Scientific classification
- Kingdom: Animalia
- Phylum: Chordata
- Class: Mammalia
- Infraclass: Marsupialia
- Order: Diprotodontia
- Family: Phalangeridae
- Genus: Phalanger
- Species: P. gymnotis
- Binomial name: Phalanger gymnotis (Peters & Doria, 1875)

= Ground cuscus =

- Genus: Phalanger
- Species: gymnotis
- Authority: (Peters & Doria, 1875)
- Conservation status: LC

Species of marsupial

The ground cuscus (Phalanger gymnotis) is a marsupial from the order Diprotodontia and belongs within the family Phalangeridae, a diverse family consisting of the other cuscus species and the brushtail possums (Trichosurus spp.) and the scaly-tailed possum (Wyulda squamicaudata).

==Names==
It is known as madaw, ket-ketm, or kñm in the Kalam language of Papua New Guinea.

==Description==
Body weight of the ground cuscus averages 2.5-3.0 kg. Head and body length is about 440 mm and tail length is 330 mm although wild populations show variation depending on their location, with individuals from lowland regions being the largest and highland animals the smallest. It has opposable thumbs on the hind feet, a prehensile tail, and a bifurcation between the second and third front digits to allow it to move easily within the trees and to feed in a suspensory position.
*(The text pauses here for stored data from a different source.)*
[config.mk]
export PLATFORM = sky130hd
export DESIGN_NAME = scan_report_dedup_table
export DESIGN_NICKNAME = d
export VERILOG_FILES = /design/src/rtl/sdt_pkg.sv /design/src/rtl/sdt_cell.sv /design/src/rtl/scan_report_dedup_table.sv
export SDC_FILE = /design/constraint.sdc
export NUM_CORES = 2
export LEC_CHECK = 0
export ABC_AREA = 0
export BUFFER_PORTS_ARGS = -buffer_cell sky130_fd_sc_hd__buf_4
export CAP_MARGIN = 5
export CORE_ASPECT_RATIO = 1.2
export CORE_MARGIN = 4
export CORE_UTILIZATION = 44
export CTS_CLUSTER_DIAMETER = 80
export DETAILED_ROUTE_END_ITERATION = 8
export GPL_ROUTABILITY_DRIVEN = 0
export PLACE_DENSITY = 0.6
export SKIP_LAST_GASP = 1
export SYNTH_ARGS = -nofsm -noshare
export SYNTH_HDL_FRONTEND = slang
export SYNTH_SLANG_ARGS = --single-unit
[constraint.sdc]
create_clock -name clk -period 61 [get_ports clk]
set_input_delay 6.1 -clock clk [delete_from_list [all_inputs] [get_ports clk]]
set_output_delay 6.1 -clock clk [all_outputs]
set_load 0.02 [all_outputs]
[src/rtl/sdt_pkg.sv]
// sdt_pkg: shared types, widths and helpers for the scan report dedup table.
// Used by sdt_cell and scan_report_dedup_table; depends on nothing.
package sdt_pkg;

  // fixed field widths and the default table depth
  localparam int ADDR_W           = 48;
  localparam int BYTE_W           = 8;
  localparam int PHY_W            = 16;
  localparam int SLOT_OUT_W       = 4;
  localparam int COUNT_OUT_W      = 5;
  localparam int DEF_TABLE_DEPTH  = 16;

  // item kind
  typedef enum logic {
    MODE_REPORT = 1'b0,
    MODE_CLEAR  = 1'b1
  } mode_t;

  // word that walks down the cell row
  typedef struct packed {
    mode_t               mode;
    logic [ADDR_W-1:0]   key;
    logic [BYTE_W-1:0]   strength;
    logic [BYTE_W-1:0]   kind;
    logic [PHY_W-1:0]    phy;
  } item_t;

  // search status carried along with the word
  typedef struct packed {
    logic found;
    logic written;
  } status_t;

  // received byte 0 ends up in bits 47..40
  function automatic logic [ADDR_W-1:0] reverse_bytes48(input logic [ADDR_W-1:0] a);
    logic [ADDR_W-1:0] r;
    r = '0;
    for (int b = 0; b < ADDR_W / BYTE_W; b++) begin
      r[BYTE_W*(ADDR_W/BYTE_W-1-b) +: BYTE_W] = a[BYTE_W*b +: BYTE_W];
    end
    return r;
  endfunction

endpackage

[src/rtl/sdt_cell.sv]
// sdt_cell: one table entry plus the pipeline register that hands the word on.
// Depends on sdt_pkg.
module sdt_cell #(
  parameter int TABLE_DEPTH = sdt_pkg::DEF_TABLE_DEPTH,
  parameter int IDX         = 0,
  localparam int CNT_W      = $clog2(TABLE_DEPTH + 1),
  localparam int SLOT_W     = (TABLE_DEPTH > 2) ? $clog2(TABLE_DEPTH) : 1
) (
  input  logic                clk,
  input  logic                rst,
  input  logic                advance,
  input  logic [CNT_W-1:0]    count,
  input  logic                in_vld,
  input  sdt_pkg::item_t      in_item,
  input  sdt_pkg::status_t    in_st,
  input  logic [SLOT_W-1:0]   in_slot,
  output logic                out_vld,
  output sdt_pkg::item_t      out_item,
  output sdt_pkg::status_t    out_st,
  output logic [SLOT_W-1:0]   out_slot
);

  // entry contents, meaningful only below count
  logic [sdt_pkg::ADDR_W-1:0] entry_addr;
  logic [sdt_pkg::BYTE_W-1:0] entry_strength;
  logic [sdt_pkg::BYTE_W-1:0] entry_kind;
  logic [sdt_pkg::PHY_W-1:0]  entry_phy;

  logic              is_report;
  logic              hit;
  logic              put;
  sdt_pkg::status_t  st_next;
  logic [SLOT_W-1:0] slot_next;

  // compare against a live entry, or claim the first free one
  always_comb begin
    is_report = in_vld && (in_item.mode == sdt_pkg::MODE_REPORT);
    hit = is_report && !in_st.found && !in_st.written
          && (CNT_W'(IDX) < count) && (entry_addr == in_item.key);
    put = is_report && !in_st.found && (CNT_W'(IDX) == count);
    st_next.found   = in_st.found | hit;
    st_next.written = in_st.written | put;
    slot_next = (hit || put) ? SLOT_W'(IDX) : in_slot;
  end

  // word register
  always_ff @(posedge clk) begin
    if (rst) begin
      out_vld <= 1'b0;
    end else if (advance) begin
      out_vld <= in_vld;
    end
  end

  always_ff @(posedge clk) begin
    if (advance) begin
      out_item <= in_item;
      out_st   <= st_next;
      out_slot <= slot_next;
    end
  end

  // entry write
  always_ff @(posedge clk) begin
    if (advance && put) begin
      entry_addr     <= in_item.key;
      entry_strength <= in_item.strength;
      entry_kind     <= in_item.kind;
      entry_phy      <= in_item.phy;
    end
  end

endmodule

[src/rtl/scan_report_dedup_table.sv]
// scan_report_dedup_table: insert-if-absent table of advertising addresses.
// Depends on sdt_pkg and sdt_cell.
//
// Input channel (in_valid / in_stall) takes one word per item: mode selects
// a report or a clear. A report's byte-reversed address is checked against
// the live entries; an unknown address is appended, a known one is reported
// with its slot, and a new address at a full table is dropped with
// dropped_full set. A clear empties the table.
// The word walks a row of TABLE_DEPTH cells, each cell holding one entry,
// one cell per cycle while the row is not held. The next item is taken
// only after the word leaves the row; the row carries one item at a time.
// Output channel (out_valid / out_stall) holds the result in a register; a
// stalled result stays put, and a word that reaches the end of the row waits
// in the last cell until the register is free.
// Reset empties the table and the row; entries are not cleared.
module scan_report_dedup_table #(
  parameter int TABLE_DEPTH = sdt_pkg::DEF_TABLE_DEPTH
) (
  input  logic                                  clk,
  input  logic                                  rst,
  input  logic                                  in_valid,
  output logic                                  in_stall,
  input  logic                                  mode,
  input  logic [sdt_pkg::ADDR_W-1:0]            device_address,
  input  logic signed [sdt_pkg::BYTE_W-1:0]     signal_strength,
  input  logic [sdt_pkg::BYTE_W-1:0]            addr_kind,
  input  logic [sdt_pkg::BYTE_W-1:0]            first_phy,
  input  logic [sdt_pkg::BYTE_W-1:0]            second_phy,
  output logic                                  out_valid,
  input  logic                                  out_stall,
  output logic                                  is_new,
  output logic                                  dropped_full,
  output logic [sdt_pkg::SLOT_OUT_W-1:0]        slot,
  output logic [sdt_pkg::COUNT_OUT_W-1:0]       entry_count
);

  localparam int CNT_W  = $clog2(TABLE_DEPTH + 1);
  localparam int SLOT_W = (TABLE_DEPTH > 2) ? $clog2(TABLE_DEPTH) : 1;

  logic                 busy;
  logic [CNT_W-1:0]     count;
  logic [CNT_W-1:0]     count_next;
  logic                 accept;
  logic                 advance;
  logic                 retire;
  sdt_pkg::item_t       head_item;

  // row links, index k is the input of cell k
  logic                 link_vld  [TABLE_DEPTH+1];
  sdt_pkg::item_t       link_item [TABLE_DEPTH+1];
  sdt_pkg::status_t     link_st   [TABLE_DEPTH+1];
  logic [SLOT_W-1:0]    link_slot [TABLE_DEPTH+1];

  // input side
  assign in_stall = busy;
  assign accept   = in_valid && !busy;

  always_comb begin
    head_item.mode     = sdt_pkg::mode_t'(mode);
    head_item.key      = sdt_pkg::reverse_bytes48(device_address);
    head_item.strength = signal_strength;
    head_item.kind     = addr_kind;
    head_item.phy      = {second_phy, first_phy};
  end

  assign link_vld[0]  = accept;
  assign link_item[0] = head_item;
  assign link_st[0]   = '0;
  assign link_slot[0] = '0;

  // the row holds only while its last cell waits on a stalled result
  assign advance = !(link_vld[TABLE_DEPTH] && out_valid && out_stall);
  assign retire  = link_vld[TABLE_DEPTH] && advance;

  // cell row
  for (genvar k = 0; k < TABLE_DEPTH; k++) begin : g_cell
    sdt_cell #(
      .TABLE_DEPTH (TABLE_DEPTH),
      .IDX         (k)
    ) u_cell (
      .clk      (clk),
      .rst      (rst),
      .advance  (advance),
      .count    (count),
      .in_vld   (link_vld[k]),
      .in_item  (link_item[k]),
      .in_st    (link_st[k]),
      .in_slot  (link_slot[k]),
      .out_vld  (link_vld[k+1]),
      .out_item (link_item[k+1]),
      .out_st   (link_st[k+1]),
      .out_slot (link_slot[k+1])
    );
  end

  // fill count after the retiring item
  always_comb begin
    count_next = count;
    if (link_item[TABLE_DEPTH].mode == sdt_pkg::MODE_CLEAR) begin
      count_next = '0;
    end else if (link_st[TABLE_DEPTH].written) begin
      count_next = count + CNT_W'(1);
    end
  end

  // busy from accept until the word leaves the row
  always_ff @(posedge clk) begin
    if (rst) begin
      busy  <= 1'b0;
      count <= '0;
    end else begin
      if (accept) begin
        busy <= 1'b1;
      end else if (retire) begin
        busy <= 1'b0;
      end
      if (retire) begin
        count <= count_next;
      end
    end
  end

  // result register
  always_ff @(posedge clk) begin
    if (rst) begin
      out_valid <= 1'b0;
    end else if (retire) begin
      out_valid <= 1'b1;
    end else if (!out_stall) begin
      out_valid <= 1'b0;
    end
  end

  always_ff @(posedge clk) begin
    if (retire) begin
      is_new       <= link_st[TABLE_DEPTH].written;
      dropped_full <= (link_item[TABLE_DEPTH].mode == sdt_pkg::MODE_REPORT)
                      && !link_st[TABLE_DEPTH].found && !link_st[TABLE_DEPTH].written;
      slot         <= sdt_pkg::SLOT_OUT_W'(link_slot[TABLE_DEPTH]);
      entry_count  <= sdt_pkg::COUNT_OUT_W'(count_next);
    end
  end

  // checks
  a_new_xor_drop: assert property (@(posedge clk) disable iff (rst)
    out_valid |-> !(is_new && dropped_full))
    else $error("new and dropped reported together");

  a_count_bound: assert property (@(posedge clk) disable iff (rst)
    count <= CNT_W'(TABLE_DEPTH))
    else $error("fill count above table depth");

  a_drop_full: assert property (@(posedge clk) disable iff (rst)
    retire && !link_st[TABLE_DEPTH].found && !link_st[TABLE_DEPTH].written
    && (link_item[TABLE_DEPTH].mode == sdt_pkg::MODE_REPORT)
    |-> count == CNT_W'(TABLE_DEPTH))
    else $error("report dropped while table not full");

  a_single_word: assert property (@(posedge clk) disable iff (rst)
    accept |=> busy && !accept)
    else $error("second word entered the row");

endmodule
==> flow_metrics.py <==
metrics = {
    "status": {
        "status": "completed",
    },
    "floorplan": {
        "rows": 146,
        "dieArea_um2": 139000,
        "initial_utilization_pct": 44.3,
        "dieWidth_um": 341,
        "die_h_um": 407,
        "core_um2": 132000,
        "ios": 98,
    },
    "synth": {
        "synth_cells": 2953,
        "synth.avg_cell_area_um2": 19.8,
        "synth_most_common_cell": "edfxtp_1",
        "synth_top_area_share_pct": 82.1,
        "synthesis.area_um2": 58400,
        "yosysSeqAreaShare_pct": 82.9,
        "ys_ff_latch": 1619,
        "synth-main-ff-cell": "edfxtp_1",
        "synth-edff-count": 1596,
        "synthArstFlopShare_pct": 0,
        "synth.area.top_cells": "edfxtp_1 82%, xor2_1 5.9%, xnor2_1 5.5%",
        "yosysTopAreaCell": "edfxtp_1",
        "ys_types": 54,
        "synth-warning-count": 0,
        "synth_nets": 3041,
        "netlist_top_cells_count": "1,596 x edfxtp_1, 390 x xor2_1, 364 x xnor2_1",
    },
    "placement": {
        "dp_hpwl_um": 80900,
        "place_area_um2": 61400,
        "portBuffers": 65,
    },
    "clock_network": {
        "cts_root_buffer": "clkbuf_16",
        "cts_tree": "done",
        "hold_buffers": 0,
        "htree_levels": 4,
        "clkLatencyLatePin_ps": 760,
        "clock_path_buffers": 3,
        "cts-buffers-inserted": 157,
        "post-cts-setup-buffers": 0,
        "clk_pin_slew_worst_paths_ps": 60,
        "cts_resized": 0,
        "cts.sinks": 1619,
    },
    "drt": {
        "wire_per_inst_um": 22.4,
        "ant_nets": 0,
        "dr.pass1.iters": 5,
        "drcViolationCount": 0,
        "via_count": 25200,
        "drtIter0Drc": 1742,
        "wl_um": 114000,
        "via_per_inst": 4.95,
    },
    "global_route": {
        "grt_pass1_wl_um": 170000,
        "antenna_found_initial": 0,
        "grt-ovfl-total": 0,
        "grt_max_degree": 185,
        "grt_pass1_vias": 26800,
        "grt_usage_pct": 16.5,
    },
    "power_and_ir_drop": {
        "pwr-share-seq_pct": 56.5,
        "p_int_mw": 1.83,
        "clockPowerShare_pct": 42.1,
        "p_sw_mw": 0.449,
        "irDropWorstVdd_v": 0.0000232,
        "switching_share_pct": 19.7,
        "p_leak_nw": 22.3,
        "comb_power_share_pct": 1.4,
        "power.density_nw_per_um2": 34.2,
    },
    "critical_path": {
        "required_ps": 61370,
        "max_stage_delay_ps": 1000,
        "cp.arrival_ps": 10570,
        "path_cells": "buf_4 -> and3_2 -> buf_4 -> inv_8 -> buf_4 -> buf_4 -> buf_12",
        "worst-path-max-fanout": 165,
        "critPathLaunchType": "input pin",
        "cpMostUsedCell": "buf_4",
        "critPathKind": "input pin to flip-flop",
        "critPathSlowestCell": "buf_4",
        "worstSetupEndpointType": "flip-flop",
    },
    "timing": {
        "relSlewSlack_pct": 11.1,
        "max_clock_freq_ghz": 0.0981,
        "fin_crit_sh_pct": 16.7,
        "rsz0062_at_grt": "no",
        "maxSlewViolCount": 0,
        "min_period_ps": 10190,
        "fin_skew_ps": 25.7,
        "finalSetupViolations": 0,
        "hold_viol": 0,
        "setup_tns_ps": 0,
        "tightest_slew_ps": 1320,
    },
    "cells_and_area": {
        "drive_gt1_share_pct": 9.99,
        "antenna_cells": 0,
        "area_growth_syn_to_layout_pct": 13.9,
        "design_area_um2": 66500,
        "layout.nets": 3280,
        "nFillCells": 10600,
    },
    "worst_hold_path": {
        "hold_class": "flip-flop to flip-flop",
    },
    "job": {
        "cap_violations": 0,
    },
}
## worst max-delay path: cells and delay by family
kind	cells	cell delay [ps]
buf+inv	6	3680
simple gates	1	190
## layout by cell type, fill, tap and decap left out, types with 16 or more instances in the layout
cell type / netlist / layout
nand2b_1: 38 / 38
nand2_1: 54 / 54
xor2_1: 390 / 390
clkinv_1: 1 / 38
clkbuf_1: 10 / 39
nor2_1: 33 / 18
buf_4: 0 / 90
edfxtp_1: 1596 / 1596
dfxtp_1: 23 / 23
inv_1: 24 / 23
nand4_1: 115 / 115
and2_1: 18 / 17
nor4_1: 117 / 117
a21oi_1: 27 / 27
clkinv_2: 0 / 22
xnor2_1: 364 / 364
nor3b_1: 16 / 16
clkbuf_16: 0 / 163
nand3_1: 26 / 26
## flip-flops by register name, indices dropped and copies added, names as in the netlist, 4 cells and up
signal	count
g_cell.u_cell.entry_addr	768
count	5
slot	4
g_cell.u_cell.out_vld	16
g_cell.u_cell.out_item	736
g_cell.u_cell.out_st	32
g_cell.u_cell.out_slot	49
entry_count	5
## per-stage QoR
step | hold slack, ps | setup slack (ps) | instances | utilization, % | power, mW
floorplan | 400 | 29050 | 2953 | - | 1.31
global placement | 407 | 50140 | 4808 | 46.5 | 1.34
detailed placement | 405 | 50050 | 4809 | 46.5 | 1.34
CTS | 422 | 50890 | 5098 | 50.4 | 2.30
global route | 428 | 50550 | 5098 | 50.4 | 2.35
finish | 423 | 50810 | 5098 | 50.4 | 2.27
## layer usage
| layer | up-vias | wire length [um] | global-route usage (%) |
|---|---|---|---|
| met5 | - | 0 | 0 |
| met4 | 0 | 3700 | 5.93 |
| met3 | 174 | 3390 | 2.72 |
| met2 | 432 | 67200 | 33.2 |
| met1 | 12900 | 40100 | 17.1 |
| li1 | 11800 | - | - |
## final timing paths
kind,startpoint,endpoint,slack [ps],cells after the start
max,out_stall,g_cell[5].u_cell.out_item[75]$_DFFE_PN_,50810,7
min,g_cell[15].u_cell.out_slot[2]$_SDFFCE_PP1N_,slot[2]$_DFFE_PP_,420,0
max reg2reg,out_valid$_SDFFE_PP0P_,g_cell[5].u_cell.out_item[75]$_DFFE_PN_,55960,6
min reg2reg,g_cell[15].u_cell.out_slot[2]$_SDFFCE_PP1N_,slot[2]$_DFFE_PP_,420,0
## final cells by class
class | count | area [um2] | area share, %
Inverter | 26 | 105 | 0.158
Clock inverter | 85 | 876 | 1.32
Sequential cell | 1619 | 48400 | 72.7
Timing Repair Buffer | 94 | 741 | 1.11
Clock buffer | 204 | 4250 | 6.39
Multi-Input combinational cell | 1294 | 9930 | 14.9
Tap cell | 1776 | 2220 | 3.34
## power by group through the flow
stage | sequential [mW] | clock, mW | combinational (mW)
after detailed placement | 1.31 | 0 | 0.0326
after floorplan | 1.29 | 0 | 0.0227
final | 1.28 | 0.958 | 0.0323
after global routing | 1.29 | 1.03 | 0.0357
after CTS | 1.29 | 0.980 | 0.0330
after global placement | 1.31 | 0 | 0.0322
## kinds of logic after synthesis
kind of cell             Yosys count  share of synthesized area, %
multiplexers                       1                        0.0171
AND/OR/NAND/NOR                  472                          4.69
AO/OA/AOI/OAI                     64                         0.733
XOR/XNOR                         754                          11.3
flip-flops                      1619                          82.9
buffers and inverters             40                         0.300
adder cells (fa/ha/maj)            3                        0.0643
(Power assumes the default switching activity.)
The pelage is short and dense and is usually some shade of grey, often with white markings on the belly and scrotum. The tail has a course, tubercle-like appearance at the base and on the dorsal side, with a ridged fingertip patterning on the underside to facilitate gripping. The feet are large with five digits, only the opposable digit on each hind foot is without claws. The ears of the ground cuscus are prominent and naked. The pouch opens forward and contains four mammae.

==Behavior==
Cuscuses are generally arboreal folivore/frugivores, and are slow-moving and nocturnal, although hunters in New Guinea have observed them sunning themselves outside their burrows in the early morning. The tendency to nest in burrows makes this species vulnerable to hunting with dogs.

The ground cuscus differs from all other phalangerids in spending its days in burrows in the ground and appears as comfortable at ground level as in the trees. Captive specimens are often described as being mainly arboreal, whereas wild ground cuscuses are generally described as a terrestrial species. Regarded as a solitary species, the ground cuscus fights by adopting a bipedal stance and lashing out with the forelimbs whilst emitting hissing and barking vocalisations. In captivity, compatible pairs can be housed together, but periodic fighting may still occur.

==Lifespan==
No information on longevity in the wild is available. A captive specimen was known to live for 18 years with 10 years not uncommon.

==Habitats==
The ground cuscus is endemic to New Guinea and Aru Islands and inhabits both forests and scrubland. It is most common at elevations between 500 and 1500 m but has been recorded as low as 200 m and as high as 2600 m. Swampy areas, deltas and floodplains are usually avoided. The ground cuscus is classified as "Least Concern" on the IUCN Red List, although it has been extirpated from parts of its original range by excessive hunting.